Task goal
Reproduce exactly the lines from the top of the records below through the line holding "run 2: layout".

- Opening Delimiter -

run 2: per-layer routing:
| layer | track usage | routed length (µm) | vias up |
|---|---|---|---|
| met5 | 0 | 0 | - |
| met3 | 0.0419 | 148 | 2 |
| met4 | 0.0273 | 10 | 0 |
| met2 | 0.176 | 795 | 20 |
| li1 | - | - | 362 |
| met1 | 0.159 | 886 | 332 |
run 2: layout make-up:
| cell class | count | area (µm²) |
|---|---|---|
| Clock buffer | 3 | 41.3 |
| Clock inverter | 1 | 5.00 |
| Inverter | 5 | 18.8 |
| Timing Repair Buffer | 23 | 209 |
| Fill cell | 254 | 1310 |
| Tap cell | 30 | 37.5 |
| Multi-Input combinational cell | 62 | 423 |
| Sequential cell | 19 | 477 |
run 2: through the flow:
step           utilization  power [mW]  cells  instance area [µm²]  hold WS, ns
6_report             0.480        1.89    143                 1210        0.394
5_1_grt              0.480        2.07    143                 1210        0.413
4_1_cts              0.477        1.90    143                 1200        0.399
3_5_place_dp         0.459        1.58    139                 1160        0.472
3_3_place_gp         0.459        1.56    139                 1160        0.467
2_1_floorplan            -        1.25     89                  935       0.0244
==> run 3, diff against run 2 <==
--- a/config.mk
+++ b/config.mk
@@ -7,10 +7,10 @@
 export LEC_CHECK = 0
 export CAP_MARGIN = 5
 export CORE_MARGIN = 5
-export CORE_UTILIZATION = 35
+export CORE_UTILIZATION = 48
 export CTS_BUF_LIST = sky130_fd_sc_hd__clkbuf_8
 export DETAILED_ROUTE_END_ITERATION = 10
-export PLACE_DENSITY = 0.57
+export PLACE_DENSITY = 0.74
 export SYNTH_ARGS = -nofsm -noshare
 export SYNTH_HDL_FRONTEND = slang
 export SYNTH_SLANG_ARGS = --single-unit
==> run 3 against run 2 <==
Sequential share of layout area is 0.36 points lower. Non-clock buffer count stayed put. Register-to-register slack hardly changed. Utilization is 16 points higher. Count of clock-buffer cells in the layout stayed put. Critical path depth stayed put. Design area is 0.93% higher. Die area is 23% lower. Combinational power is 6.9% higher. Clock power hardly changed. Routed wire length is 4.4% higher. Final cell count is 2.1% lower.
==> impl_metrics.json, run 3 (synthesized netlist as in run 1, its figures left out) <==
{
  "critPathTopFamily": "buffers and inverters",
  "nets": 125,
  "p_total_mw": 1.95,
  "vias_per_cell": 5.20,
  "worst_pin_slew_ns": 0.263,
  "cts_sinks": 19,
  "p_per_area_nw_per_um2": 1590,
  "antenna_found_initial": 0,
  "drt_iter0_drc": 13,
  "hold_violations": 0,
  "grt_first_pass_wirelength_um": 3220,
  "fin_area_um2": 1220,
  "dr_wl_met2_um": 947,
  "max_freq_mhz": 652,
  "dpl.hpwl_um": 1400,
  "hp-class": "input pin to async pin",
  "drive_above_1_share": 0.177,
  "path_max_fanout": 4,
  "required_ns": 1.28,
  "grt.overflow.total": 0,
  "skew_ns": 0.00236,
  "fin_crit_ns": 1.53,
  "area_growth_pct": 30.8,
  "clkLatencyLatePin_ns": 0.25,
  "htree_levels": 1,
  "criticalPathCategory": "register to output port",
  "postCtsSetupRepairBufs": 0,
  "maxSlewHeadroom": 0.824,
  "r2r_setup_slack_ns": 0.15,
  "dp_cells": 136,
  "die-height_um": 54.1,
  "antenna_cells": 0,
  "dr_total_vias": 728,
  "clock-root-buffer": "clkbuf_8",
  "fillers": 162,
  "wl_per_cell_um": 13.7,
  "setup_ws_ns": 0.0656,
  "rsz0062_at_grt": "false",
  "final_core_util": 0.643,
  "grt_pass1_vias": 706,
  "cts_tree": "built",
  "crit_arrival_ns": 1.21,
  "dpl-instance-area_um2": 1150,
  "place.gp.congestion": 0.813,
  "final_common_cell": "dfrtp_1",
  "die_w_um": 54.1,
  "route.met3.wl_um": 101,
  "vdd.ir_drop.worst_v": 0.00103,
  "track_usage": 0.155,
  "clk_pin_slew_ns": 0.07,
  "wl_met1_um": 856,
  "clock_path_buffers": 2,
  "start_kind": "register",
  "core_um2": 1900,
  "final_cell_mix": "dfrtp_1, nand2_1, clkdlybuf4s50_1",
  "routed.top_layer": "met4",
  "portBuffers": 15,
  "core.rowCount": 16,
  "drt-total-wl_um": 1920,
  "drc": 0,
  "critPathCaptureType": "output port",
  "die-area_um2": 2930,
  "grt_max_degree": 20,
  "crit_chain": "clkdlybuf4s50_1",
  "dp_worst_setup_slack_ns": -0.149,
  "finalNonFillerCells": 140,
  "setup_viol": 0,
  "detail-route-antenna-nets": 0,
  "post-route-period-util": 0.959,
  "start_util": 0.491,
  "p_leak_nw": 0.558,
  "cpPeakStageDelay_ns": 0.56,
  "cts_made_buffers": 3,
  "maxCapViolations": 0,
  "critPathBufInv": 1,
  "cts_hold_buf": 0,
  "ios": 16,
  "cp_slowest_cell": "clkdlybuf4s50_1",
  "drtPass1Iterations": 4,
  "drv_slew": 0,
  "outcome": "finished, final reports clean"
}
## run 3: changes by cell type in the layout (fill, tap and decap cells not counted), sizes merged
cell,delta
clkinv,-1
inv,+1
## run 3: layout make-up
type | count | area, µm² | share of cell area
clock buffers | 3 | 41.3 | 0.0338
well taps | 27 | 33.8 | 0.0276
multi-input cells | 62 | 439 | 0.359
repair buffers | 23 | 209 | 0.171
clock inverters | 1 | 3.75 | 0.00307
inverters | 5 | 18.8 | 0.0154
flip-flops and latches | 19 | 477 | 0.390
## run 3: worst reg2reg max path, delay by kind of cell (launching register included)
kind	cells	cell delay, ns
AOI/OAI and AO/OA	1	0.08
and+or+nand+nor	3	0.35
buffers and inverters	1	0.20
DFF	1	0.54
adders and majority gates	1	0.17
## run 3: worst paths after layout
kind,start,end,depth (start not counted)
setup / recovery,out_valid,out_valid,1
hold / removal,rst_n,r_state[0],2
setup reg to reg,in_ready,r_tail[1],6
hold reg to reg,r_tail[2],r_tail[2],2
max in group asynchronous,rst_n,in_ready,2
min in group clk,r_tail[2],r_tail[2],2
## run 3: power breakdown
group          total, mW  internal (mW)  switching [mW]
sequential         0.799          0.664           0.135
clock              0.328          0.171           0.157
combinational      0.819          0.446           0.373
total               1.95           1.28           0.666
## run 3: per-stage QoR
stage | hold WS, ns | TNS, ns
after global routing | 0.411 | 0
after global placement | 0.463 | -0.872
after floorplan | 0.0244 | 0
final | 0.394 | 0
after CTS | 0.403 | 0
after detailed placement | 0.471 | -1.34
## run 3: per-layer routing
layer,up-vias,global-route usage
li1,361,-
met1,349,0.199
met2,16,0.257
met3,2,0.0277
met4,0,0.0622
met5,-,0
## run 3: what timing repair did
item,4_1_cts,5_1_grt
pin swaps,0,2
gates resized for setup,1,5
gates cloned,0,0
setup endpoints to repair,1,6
**config.mk**
```make
export PLATFORM = sky130hd
export DESIGN_NAME = avoid_ctrl
export DESIGN_NICKNAME = d
export VERILOG_FILES = /design/src/rtl/avoid_ctrl.sv
export SDC_FILE = /design/constraint.sdc
export NUM_CORES = 1
export LEC_CHECK = 0
export ABC_AREA = 1
export ABC_CLOCK_PERIOD_IN_PS = 3400
export CAP_MARGIN = 15
export CORE_MARGIN = 5
export CORE_UTILIZATION = 26
export CTS_CLUSTER_DIAMETER = 30
export DETAILED_ROUTE_END_ITERATION = 8
export HOLD_SLACK_MARGIN = 0.05
export MAX_ROUTING_LAYER = met4
export PLACE_DENSITY_LB_ADDON = 0.05
export SYNTH_ARGS = -nofsm -noshare
export SYNTH_HDL_FRONTEND = slang
export SYNTH_SLANG_ARGS = --single-unit
```
**constraint.sdc**
```tcl
create_clock -name clk -period 3.4 [get_ports clk]
set_input_delay 1.02 -clock clk [delete_from_list [all_inputs] [get_ports clk]]
set_output_delay 1.02 -clock clk [all_outputs]
set_load 0.01 [all_outputs]
```
## config.mk

```make
export PLATFORM = sky130hd
export DESIGN_NAME = bias_add_relu_layer9_flat
export DESIGN_NICKNAME = d
export VERILOG_FILES = /design/src/rtl/bias_add_relu_layer9_if.sv /design/src/rtl/bias_add_relu_layer9.sv /design/src/flat_wrapper.sv
export SDC_FILE = /design/constraint.sdc
export NUM_CORES = 2
export LEC_CHECK = 0
export ABC_AREA = 1
export ABC_CLOCK_PERIOD_IN_PS = 2300
export CORE_UTILIZATION = 46
export CTS_CLUSTER_DIAMETER = 80
export DETAILED_ROUTE_END_ITERATION = 12
export GPL_TIMING_DRIVEN = 0
export HOLD_SLACK_MARGIN = 0.05
export MAX_ROUTING_LAYER = met4
export PLACE_DENSITY_LB_ADDON = 0.25
export SLEW_MARGIN = 20
export SYNTH_ARGS = -nofsm -noshare
export SYNTH_HDL_FRONTEND = slang
export SYNTH_SLANG_ARGS = --single-unit
export TNS_END_PERCENT = 100
```

## constraint.sdc

```tcl
create_clock -name clk -period 2.3 [get_ports clk]
set_input_delay 0.345 -clock clk [delete_from_list [all_inputs] [get_ports clk]]
set_output_delay 0.345 -clock clk [all_outputs]
set_load 0.005 [all_outputs]
```

## src/rtl/bias_add_relu_layer9_if.sv

```systemverilog
// Stream bundle between the adder tree, the bias/ReLU requantizer and the
// activation sink. The master side feeds sums and consumes activations.
interface bias_add_relu_layer9_if #(
  parameter int N_adder_tree = 16
);
  logic [N_adder_tree*18-1:0] acc_in;
  logic [N_adder_tree*18-1:0] bias;
  logic                       in_valid;
  logic                       in_ready;
  logic [N_adder_tree*8-1:0]  act_out;
  logic                       out_valid;
  logic                       out_ready;
  logic                       layer_done;
  logic                       sat_flag;

  modport master (
    output acc_in, bias, in_valid, out_ready,
    input  in_ready, act_out, out_valid, layer_done, sat_flag
  );

  modport slave (
    input  acc_in, bias, in_valid, out_ready,
    output in_ready, act_out, out_valid, layer_done, sat_flag
  );
endinterface

```

## src/rtl/bias_add_relu_layer9.sv

```systemverilog
// Two-stage per-lane bias add (18-bit saturating) followed by ReLU with
// round-half-up requantization to u8; counts vectors to flag end of layer.
module bias_add_relu_lane #(
  parameter int SHIFT = 8
) (
  input  logic        clk,
  input  logic        rst,
  input  logic        ld1_i,
  input  logic        ld2_i,
  input  logic [17:0] acc_i,
  input  logic [17:0] bias_i,
  output logic [7:0]  act_o,
  output logic        sat_o
);
  logic [18:0] sum;
  logic        clamp1, clamp2, pos;
  logic [17:0] s1_d, s1_q;
  logic [18:0] rnd, r;
  logic [7:0]  act_d, act_q;

  always_comb begin
    sum    = {acc_i[17], acc_i} + {bias_i[17], bias_i};
    // Overflow out of 18 bits shows up as the two top bits disagreeing.
    clamp1 = sum[18] ^ sum[17];
    s1_d   = clamp1 ? {sum[18], {17{~sum[18]}}} : sum[17:0];
    pos    = !s1_q[17] && (|s1_q[16:0]);
    rnd    = {2'b00, s1_q[16:0]} + (19'd1 << (SHIFT - 1));
    r      = rnd >> SHIFT;
    clamp2 = pos && (|r[18:8]);
    act_d  = !pos ? 8'd0 : (clamp2 ? 8'hFF : r[7:0]);
  end

  always_ff @(posedge clk) begin
    if (rst) begin
      s1_q  <= '0;
      act_q <= '0;
    end else begin
      if (ld1_i) s1_q  <= s1_d;
      if (ld2_i) act_q <= act_d;
    end
  end

  assign act_o = act_q;
  assign sat_o = (ld1_i && clamp1) || (ld2_i && clamp2);
endmodule

module bias_add_relu_layer9 #(
  parameter int N_adder_tree = 16,
  parameter int SHIFT        = 8,
  parameter int N_VECTORS    = 196
) (
  input logic                  clk,
  input logic                  rst,
  bias_add_relu_layer9_if.slave io
);
  localparam int STAGES = 2;
  localparam logic [15:0] LAST = 16'(N_VECTORS - 1);

  logic [STAGES:1]           vld_pipe_q;
  logic                      en1, en2, ld1, ld2, out_fire;
  logic [N_adder_tree-1:0]   lane_sat;
  logic [15:0]               vec_cnt_q, vec_cnt_d;
  logic                      done_q, sat_q;

  assign en2      = !vld_pipe_q[2] || io.out_ready;
  assign en1      = !vld_pipe_q[1] || en2;
  assign ld1      = en1 && io.in_valid;
  assign ld2      = en2 && vld_pipe_q[1];
  assign out_fire = vld_pipe_q[2] && io.out_ready;

  for (genvar i = 0; i < N_adder_tree; i++) begin : g_lane
    bias_add_relu_lane #(.SHIFT(SHIFT)) u_lane (
      .clk    (clk),
      .rst    (rst),
      .ld1_i  (ld1),
      .ld2_i  (ld2),
      .acc_i  (io.acc_in[18*i +: 18]),
      .bias_i (io.bias[18*i +: 18]),
      .act_o  (io.act_out[8*i +: 8]),
      .sat_o  (lane_sat[i])
    );
  end

  always_comb begin
    vec_cnt_d = vec_cnt_q;
    if (out_fire) vec_cnt_d = (vec_cnt_q == LAST) ? 16'd0 : vec_cnt_q + 16'd1;
  end

  always_ff @(posedge clk) begin
    if (rst) begin
      vld_pipe_q <= '0;
      vec_cnt_q  <= '0;
      done_q     <= 1'b0;
      sat_q      <= 1'b0;
    end else begin
      if (en1) vld_pipe_q[1] <= io.in_valid;
      if (en2) vld_pipe_q[2] <= vld_pipe_q[1];
      vec_cnt_q <= vec_cnt_d;
      done_q    <= out_fire && (vec_cnt_q == LAST);
      sat_q     <= sat_q || (|lane_sat);
    end
  end

  // Reset forces the handshake to "accept and discard" with nothing offered.
  assign io.in_ready   = en1 || rst;
  assign io.out_valid  = vld_pipe_q[2] && !rst;
  assign io.layer_done = done_q;
  assign io.sat_flag   = sat_q;
endmodule

```

## src/flat_wrapper.sv

```systemverilog
// flat-port wrapper written by rule: the top's interface ports become plain ports
module bias_add_relu_layer9_flat 
#(
  parameter int N_adder_tree = 16,
  parameter int SHIFT        = 8,
  parameter int N_VECTORS    = 196
)
  (clk, rst, io_acc_in, io_bias, io_in_valid, io_out_ready, io_in_ready, io_act_out, io_out_valid, io_layer_done, io_sat_flag);
  bias_add_relu_layer9_if #(.N_adder_tree(N_adder_tree)) io_i ();
  input logic clk;
  input logic rst;
  input wire logic [$bits(io_i.acc_in)-1:0] io_acc_in;
  input wire logic [$bits(io_i.bias)-1:0] io_bias;
  input wire logic [$bits(io_i.in_valid)-1:0] io_in_valid;
  input wire logic [$bits(io_i.out_ready)-1:0] io_out_ready;
  output wire logic [$bits(io_i.in_ready)-1:0] io_in_ready;
  output wire logic [$bits(io_i.act_out)-1:0] io_act_out;
  output wire logic [$bits(io_i.out_valid)-1:0] io_out_valid;
  output wire logic [$bits(io_i.layer_done)-1:0] io_layer_done;
  output wire logic [$bits(io_i.sat_flag)-1:0] io_sat_flag;
  assign io_i.acc_in = io_acc_in;
  assign io_i.bias = io_bias;
  assign io_i.in_valid = io_in_valid;
  assign io_i.out_ready = io_out_ready;
  assign io_in_ready = io_i.in_ready;
  assign io_act_out = io_i.act_out;
  assign io_out_valid = io_i.out_valid;
  assign io_layer_done = io_i.layer_done;
  assign io_sat_flag = io_i.sat_flag;
  bias_add_relu_layer9 #(.N_adder_tree(N_adder_tree), .SHIFT(SHIFT), .N_VECTORS(N_VECTORS)) u_core (.clk(clk), .rst(rst), .io(io_i));
endmodule
```

* Yosys cells after proc, flatten, opt, wreduce, memory -nomap -nowiden
Index checks and enable logic that the tools add are counted.
** Storage, ports and cells
- Bits in registers :: 436
- Logic and storage cells :: 293
- Output and inout port bits :: 132
- Input port bits :: 580
** Cells by class
- Reductions and logical operators :: 141
- Eq/ne operators :: 1
- Add/sub/neg operators :: 33
- Muxes and demuxes :: 49
- Bitwise gates (word level) :: 32
** Operators by type and width (count)
- adder 18 x 18 -> 19 bit :: 16
- adder 17 x 8 -> 18 bit (second input constant) :: 16
- 2-to-1 mux 18 bit :: 16
- OR reduction 17 bit :: 16
- 2-to-1 mux 8 bit :: 32
- logical AND 1 bit :: 69
- OR reduction 3 bit :: 16
- logical OR 1 bit :: 20
- logical NOT 1 bit :: 19
- adder 16 x 1 -> 16 bit (second input constant) :: 1
- == test 16 x 8 -> 1 bit (second input constant) :: 1
- 2-to-1 mux 16 bit :: 1
- NOT 1 bit :: 16
- OR reduction 16 bit :: 1
- bitwise XOR 1 bit :: 16

* Longest topological paths before layout
- Depth after elaboration :: 8
- Gate-level depth with buffers :: 20
- Mapped depth without buffers :: 20

* Modules after synthesis
A second synthesis with hierarchy kept.
** Unflattened totals
- Cell total of the unflattened synthesis :: 5580
- Area, all modules :: 37662.4 µm²
** Modules (own cells, without submodules)
- bias_add_relu_lane (u_core.g_lane[0].u_lane ...) :: area each 2312.2 µm², instances 9, cells an instance 344, seq. area each 520.5 µm²
- bias_add_relu_lane (u_core.g_lane[5].u_lane ...) :: area each 2247.2 µm², instances 5, cells an instance 331, seq. area each 520.5 µm²
- bias_add_relu_lane (u_core.g_lane[12].u_lane) :: area each 2255.9 µm², instances 1, cells an instance 331, seq. area each 520.5 µm²
- bias_add_relu_lane (u_core.g_lane[11].u_lane) :: area each 2249.7 µm², instances 1, cells an instance 332, seq. area each 520.5 µm²
- bias_add_relu_layer9 :: area each 1111.1 µm², instances 1, cells an instance 166, seq. area each 400.4 µm²

* Least setup slack after synthesis
OpenSTA, ideal clock, no wires.
- Path type :: input -> register
- Start :: input io_bias[198]
- End :: register u_core.sat_q, in the netlist u_core.io.sat_flag
- Library setup time :: 0.132 ns
- Path buffers :: 0
- Arrival time :: 2.049 ns
- Path slack :: 0.119 ns
- Stages on the path :: 16
- Data required time :: 2.168 ns
- Path through :: ha_1 > inv_1 > fa_1 > nand3b_1 > nand3_2 > nand2_1 > nand3_1 > nand2_1 > nand2_2 > nand2_1 > nor2_1 > nand2_1 > nor2_1 > nand3_1 > nand2_1 > a21oi_1
** Between the ends
- Longest elaborated chain between the ends :: 6
** Ends and longest elaborated chain
- from (decl) :: line flat_wrapper.sv:13 : input wire logic [$bits(io_i.bias)-1:0] io_bias;
- adder 18 x 18 -> 19 bit :: line bias_add_relu_layer9.sv:22 : sum = {acc_i[17], acc_i} + {bias_i[17], bias_i};
- bitwise XOR 1 bit :: line bias_add_relu_layer9.sv:24 : clamp1 = sum[18] ^ sum[17];
- logical AND 1 bit :: line bias_add_relu_layer9.sv:44 : assign sat_o = (ld1_i && clamp1) || (ld2_i && clamp2);
- logical OR 1 bit :: line bias_add_relu_layer9.sv:44
- OR reduction 16 bit :: line bias_add_relu_layer9.sv:100 : sat_q <= sat_q || (|lane_sat);
- logical OR 1 bit :: line bias_add_relu_layer9.sv:100
- to (signal assigned) :: line bias_add_relu_layer9.sv:100
- to (decl) :: line bias_add_relu_layer9.sv:63 : logic done_q, sat_q;
No other way between the ends.
A chain may end at the register's enable or synchronous reset.

* Worst setup path after layout
- Start :: input io_bias[180]
- End :: register u_core.sat_q, in the netlist u_core.io.sat_flag
Same word-level chain as after synthesis.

- Closing Delimiter -

Response
run 2: per-layer routing:
| layer | track usage | routed length (µm) | vias up |
|---|---|---|---|
| met5 | 0 | 0 | - |
| met3 | 0.0419 | 148 | 2 |
| met4 | 0.0273 | 10 | 0 |
| met2 | 0.176 | 795 | 20 |
| li1 | - | - | 362 |
| met1 | 0.159 | 886 | 332 |
run 2: layout make-up:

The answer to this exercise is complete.